## Activity
When a line of the records contains "latches", copy it.

## Data excerpts
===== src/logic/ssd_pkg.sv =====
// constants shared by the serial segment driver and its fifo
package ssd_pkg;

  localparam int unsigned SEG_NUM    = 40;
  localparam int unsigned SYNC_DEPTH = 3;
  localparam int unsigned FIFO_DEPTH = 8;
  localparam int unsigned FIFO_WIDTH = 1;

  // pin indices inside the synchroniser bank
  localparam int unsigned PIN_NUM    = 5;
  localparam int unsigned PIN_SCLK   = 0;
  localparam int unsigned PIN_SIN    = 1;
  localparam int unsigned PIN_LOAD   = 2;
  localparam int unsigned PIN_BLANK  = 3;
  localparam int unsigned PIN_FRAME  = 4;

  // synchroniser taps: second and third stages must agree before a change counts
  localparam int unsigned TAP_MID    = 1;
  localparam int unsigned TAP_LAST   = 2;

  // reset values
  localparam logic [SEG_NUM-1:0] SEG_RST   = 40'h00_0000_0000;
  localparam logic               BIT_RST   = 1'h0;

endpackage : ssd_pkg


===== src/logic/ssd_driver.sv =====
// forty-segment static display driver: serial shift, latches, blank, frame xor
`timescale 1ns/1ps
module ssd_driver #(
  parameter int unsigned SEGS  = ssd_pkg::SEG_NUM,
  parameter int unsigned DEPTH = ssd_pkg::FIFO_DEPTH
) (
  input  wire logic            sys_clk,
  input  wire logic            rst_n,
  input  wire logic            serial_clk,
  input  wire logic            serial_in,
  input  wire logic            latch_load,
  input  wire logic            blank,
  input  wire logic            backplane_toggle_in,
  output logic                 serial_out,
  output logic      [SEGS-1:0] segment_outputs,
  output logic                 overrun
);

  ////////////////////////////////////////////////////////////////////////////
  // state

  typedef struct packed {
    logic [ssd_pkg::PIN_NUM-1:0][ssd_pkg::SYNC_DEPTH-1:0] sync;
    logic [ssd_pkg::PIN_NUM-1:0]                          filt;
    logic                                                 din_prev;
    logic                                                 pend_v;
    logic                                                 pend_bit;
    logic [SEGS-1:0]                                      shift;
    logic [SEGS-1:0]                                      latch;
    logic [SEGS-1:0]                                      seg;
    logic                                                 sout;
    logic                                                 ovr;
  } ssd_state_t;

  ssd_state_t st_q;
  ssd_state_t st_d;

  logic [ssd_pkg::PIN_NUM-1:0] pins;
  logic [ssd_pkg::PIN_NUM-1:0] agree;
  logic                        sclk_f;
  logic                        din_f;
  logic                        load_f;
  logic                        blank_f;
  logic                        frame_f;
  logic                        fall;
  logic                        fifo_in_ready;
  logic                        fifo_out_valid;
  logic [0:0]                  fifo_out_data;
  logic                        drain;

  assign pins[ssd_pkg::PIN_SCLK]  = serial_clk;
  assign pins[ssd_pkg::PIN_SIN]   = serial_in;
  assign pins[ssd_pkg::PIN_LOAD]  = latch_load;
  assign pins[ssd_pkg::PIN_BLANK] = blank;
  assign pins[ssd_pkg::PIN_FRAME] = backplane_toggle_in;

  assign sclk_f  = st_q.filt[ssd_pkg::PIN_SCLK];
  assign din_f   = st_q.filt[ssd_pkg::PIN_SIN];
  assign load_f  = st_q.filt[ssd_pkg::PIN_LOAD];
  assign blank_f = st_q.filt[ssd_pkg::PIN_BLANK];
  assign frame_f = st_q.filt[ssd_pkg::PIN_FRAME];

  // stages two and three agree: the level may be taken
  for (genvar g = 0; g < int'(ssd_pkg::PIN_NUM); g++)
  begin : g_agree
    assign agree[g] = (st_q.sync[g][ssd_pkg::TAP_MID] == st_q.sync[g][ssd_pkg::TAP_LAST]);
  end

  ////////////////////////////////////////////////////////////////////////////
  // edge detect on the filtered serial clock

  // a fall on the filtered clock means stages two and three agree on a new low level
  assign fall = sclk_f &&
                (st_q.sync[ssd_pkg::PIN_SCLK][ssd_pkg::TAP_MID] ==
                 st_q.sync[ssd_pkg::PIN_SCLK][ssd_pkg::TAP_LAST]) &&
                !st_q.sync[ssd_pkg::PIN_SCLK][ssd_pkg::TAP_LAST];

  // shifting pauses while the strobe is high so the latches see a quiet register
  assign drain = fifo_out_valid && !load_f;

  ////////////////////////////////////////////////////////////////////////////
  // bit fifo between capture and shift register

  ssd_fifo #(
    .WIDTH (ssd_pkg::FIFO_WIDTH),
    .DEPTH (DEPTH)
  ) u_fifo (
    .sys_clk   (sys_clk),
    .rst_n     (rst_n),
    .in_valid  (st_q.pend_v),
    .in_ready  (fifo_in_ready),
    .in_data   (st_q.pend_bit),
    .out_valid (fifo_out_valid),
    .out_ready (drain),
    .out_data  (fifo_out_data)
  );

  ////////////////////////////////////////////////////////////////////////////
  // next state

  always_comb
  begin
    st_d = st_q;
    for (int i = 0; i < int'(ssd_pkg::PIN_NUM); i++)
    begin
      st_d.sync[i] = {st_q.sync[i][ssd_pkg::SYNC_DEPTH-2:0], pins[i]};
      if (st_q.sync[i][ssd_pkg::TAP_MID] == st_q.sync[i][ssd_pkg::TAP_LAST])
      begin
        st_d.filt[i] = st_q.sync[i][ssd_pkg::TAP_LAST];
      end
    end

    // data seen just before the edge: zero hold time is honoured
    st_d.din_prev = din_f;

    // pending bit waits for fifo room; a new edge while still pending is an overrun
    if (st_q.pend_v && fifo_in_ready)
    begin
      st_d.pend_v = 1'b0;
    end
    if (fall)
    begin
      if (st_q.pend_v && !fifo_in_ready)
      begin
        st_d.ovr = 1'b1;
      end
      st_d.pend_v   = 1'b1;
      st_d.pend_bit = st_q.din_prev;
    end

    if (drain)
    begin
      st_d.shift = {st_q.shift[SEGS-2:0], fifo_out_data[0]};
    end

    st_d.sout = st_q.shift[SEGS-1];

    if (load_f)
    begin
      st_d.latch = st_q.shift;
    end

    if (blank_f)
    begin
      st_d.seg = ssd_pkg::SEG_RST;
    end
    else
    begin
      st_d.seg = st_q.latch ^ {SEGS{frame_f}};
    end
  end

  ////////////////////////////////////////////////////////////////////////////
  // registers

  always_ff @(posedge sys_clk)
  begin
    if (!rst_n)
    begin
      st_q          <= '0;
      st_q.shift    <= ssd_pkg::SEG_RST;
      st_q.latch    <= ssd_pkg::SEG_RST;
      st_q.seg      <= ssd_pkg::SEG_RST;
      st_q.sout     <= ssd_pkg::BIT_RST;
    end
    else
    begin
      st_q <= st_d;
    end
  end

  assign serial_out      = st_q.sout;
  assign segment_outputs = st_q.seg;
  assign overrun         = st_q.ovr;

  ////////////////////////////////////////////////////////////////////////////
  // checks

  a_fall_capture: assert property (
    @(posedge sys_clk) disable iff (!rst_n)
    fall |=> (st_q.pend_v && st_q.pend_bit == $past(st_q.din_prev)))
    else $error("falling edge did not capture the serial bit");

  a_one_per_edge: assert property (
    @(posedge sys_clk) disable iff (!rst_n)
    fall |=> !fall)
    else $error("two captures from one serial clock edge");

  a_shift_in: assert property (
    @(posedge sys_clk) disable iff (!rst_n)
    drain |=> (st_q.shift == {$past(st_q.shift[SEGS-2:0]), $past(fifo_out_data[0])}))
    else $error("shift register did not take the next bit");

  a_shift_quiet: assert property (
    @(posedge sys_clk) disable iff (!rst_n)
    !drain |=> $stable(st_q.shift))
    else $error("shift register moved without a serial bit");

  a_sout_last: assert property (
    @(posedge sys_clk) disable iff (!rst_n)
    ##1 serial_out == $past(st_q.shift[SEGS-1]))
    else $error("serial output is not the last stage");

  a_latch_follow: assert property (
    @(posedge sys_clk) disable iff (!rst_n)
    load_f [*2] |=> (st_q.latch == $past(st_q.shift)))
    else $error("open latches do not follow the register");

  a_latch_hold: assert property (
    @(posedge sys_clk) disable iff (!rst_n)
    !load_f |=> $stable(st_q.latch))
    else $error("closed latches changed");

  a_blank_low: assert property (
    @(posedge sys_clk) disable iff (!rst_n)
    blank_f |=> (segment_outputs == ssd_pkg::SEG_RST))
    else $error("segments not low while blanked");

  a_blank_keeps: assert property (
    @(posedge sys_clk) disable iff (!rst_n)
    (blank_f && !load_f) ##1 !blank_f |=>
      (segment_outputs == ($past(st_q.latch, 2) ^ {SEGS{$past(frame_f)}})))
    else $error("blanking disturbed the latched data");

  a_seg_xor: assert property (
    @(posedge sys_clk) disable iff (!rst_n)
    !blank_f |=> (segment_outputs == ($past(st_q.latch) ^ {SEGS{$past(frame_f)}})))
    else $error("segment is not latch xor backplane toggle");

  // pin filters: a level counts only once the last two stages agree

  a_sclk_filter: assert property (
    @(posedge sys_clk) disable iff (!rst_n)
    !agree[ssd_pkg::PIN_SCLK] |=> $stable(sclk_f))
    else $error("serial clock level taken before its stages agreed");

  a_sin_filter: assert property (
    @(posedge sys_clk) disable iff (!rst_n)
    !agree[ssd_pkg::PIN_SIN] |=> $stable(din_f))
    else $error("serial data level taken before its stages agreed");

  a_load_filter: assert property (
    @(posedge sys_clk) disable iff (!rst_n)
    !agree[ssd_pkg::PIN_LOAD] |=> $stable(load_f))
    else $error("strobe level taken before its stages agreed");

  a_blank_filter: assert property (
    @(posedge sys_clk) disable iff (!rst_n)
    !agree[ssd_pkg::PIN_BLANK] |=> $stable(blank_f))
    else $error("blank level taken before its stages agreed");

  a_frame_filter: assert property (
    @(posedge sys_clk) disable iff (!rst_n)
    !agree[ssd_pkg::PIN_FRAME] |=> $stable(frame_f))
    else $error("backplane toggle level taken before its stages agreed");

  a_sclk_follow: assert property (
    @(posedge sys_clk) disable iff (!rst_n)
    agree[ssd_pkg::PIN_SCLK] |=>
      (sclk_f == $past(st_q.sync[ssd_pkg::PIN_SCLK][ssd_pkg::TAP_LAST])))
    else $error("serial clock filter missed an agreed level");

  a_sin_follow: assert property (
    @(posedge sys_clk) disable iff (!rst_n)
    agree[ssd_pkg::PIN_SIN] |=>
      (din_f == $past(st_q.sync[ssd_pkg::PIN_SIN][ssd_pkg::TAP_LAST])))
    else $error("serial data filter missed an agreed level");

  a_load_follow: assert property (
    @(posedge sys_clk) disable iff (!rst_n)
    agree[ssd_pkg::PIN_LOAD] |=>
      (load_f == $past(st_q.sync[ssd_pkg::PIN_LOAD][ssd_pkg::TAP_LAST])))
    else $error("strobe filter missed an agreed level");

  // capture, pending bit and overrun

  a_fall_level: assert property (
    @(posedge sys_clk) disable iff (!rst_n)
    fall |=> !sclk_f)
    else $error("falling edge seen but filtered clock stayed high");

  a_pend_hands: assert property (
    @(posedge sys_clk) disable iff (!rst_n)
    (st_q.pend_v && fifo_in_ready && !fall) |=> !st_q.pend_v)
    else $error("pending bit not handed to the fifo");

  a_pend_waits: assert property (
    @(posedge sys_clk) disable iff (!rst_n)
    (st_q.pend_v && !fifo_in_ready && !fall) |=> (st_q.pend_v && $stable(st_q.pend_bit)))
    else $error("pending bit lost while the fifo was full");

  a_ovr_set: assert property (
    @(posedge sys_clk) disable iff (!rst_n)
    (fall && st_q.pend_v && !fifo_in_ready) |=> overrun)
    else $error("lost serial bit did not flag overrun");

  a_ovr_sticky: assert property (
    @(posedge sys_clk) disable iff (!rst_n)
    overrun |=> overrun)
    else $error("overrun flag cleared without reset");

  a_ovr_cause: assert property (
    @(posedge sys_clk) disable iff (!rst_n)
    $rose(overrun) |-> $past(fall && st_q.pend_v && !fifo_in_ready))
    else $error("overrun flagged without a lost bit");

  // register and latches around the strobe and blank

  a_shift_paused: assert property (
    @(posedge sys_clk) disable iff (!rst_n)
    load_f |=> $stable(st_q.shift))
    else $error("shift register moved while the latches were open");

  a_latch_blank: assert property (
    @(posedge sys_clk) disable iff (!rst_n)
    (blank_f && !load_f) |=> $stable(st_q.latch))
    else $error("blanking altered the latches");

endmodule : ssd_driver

## Completed task
// forty-segment static display driver: serial shift, latches, blank, frame xor
  // shifting pauses while the strobe is high so the latches see a quiet register
    else $error("open latches do not follow the register");
    else $error("closed latches changed");
  // register and latches around the strobe and blank
    else $error("shift register moved while the latches were open");
    else $error("blanking altered the latches");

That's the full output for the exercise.